──────── Raw data

## config.mk

```make
export PLATFORM = sky130hd
export DESIGN_NAME = trs80_sound_flat
export DESIGN_NICKNAME = d
export VERILOG_FILES = /design/src/rtl/trs80_sound_if.sv /design/src/rtl/trs80_sound.sv /design/src/flat_wrapper.sv
export SDC_FILE = /design/constraint.sdc
export NUM_CORES = 1
export LEC_CHECK = 0
export CORE_MARGIN = 3
export CORE_UTILIZATION = 30
export DETAILED_ROUTE_END_ITERATION = 7
export SETUP_SLACK_MARGIN = 0.05
export SYNTH_ARGS = -nofsm -noshare
export SYNTH_HDL_FRONTEND = slang
export SYNTH_SLANG_ARGS = --single-unit
```

## constraint.sdc

```tcl
create_clock -name clk -period 3 [get_ports clk]
set_input_delay 0.3 -clock clk [delete_from_list [all_inputs] [get_ports clk]]
set_output_delay 0.3 -clock clk [all_outputs]
set_load 0.02 [all_outputs]
```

────────────────

• [Problem requirements] Write the whole listing out again. Keep every line exactly as it is.

• [Result for this exercise]
## config.mk

```make
export PLATFORM = sky130hd
export DESIGN_NAME = trs80_sound_flat
export DESIGN_NICKNAME = d
export VERILOG_FILES = /design/src/rtl/trs80_sound_if.sv /design/src/rtl/trs80_sound.sv /design/src/flat_wrapper.sv
export SDC_FILE = /design/constraint.sdc
export NUM_CORES = 1
export LEC_CHECK = 0
export CORE_MARGIN = 3
export CORE_UTILIZATION = 30
export DETAILED_ROUTE_END_ITERATION = 7
export SETUP_SLACK_MARGIN = 0.05
export SYNTH_ARGS = -nofsm -noshare
export SYNTH_HDL_FRONTEND = slang
export SYNTH_SLANG_ARGS = --single-unit
```

## constraint.sdc

```tcl
create_clock -name clk -period 3 [get_ports clk]
set_input_delay 0.3 -clock clk [delete_from_list [all_inputs] [get_ports clk]]
set_output_delay 0.3 -clock clk [all_outputs]
set_load 0.02 [all_outputs]
```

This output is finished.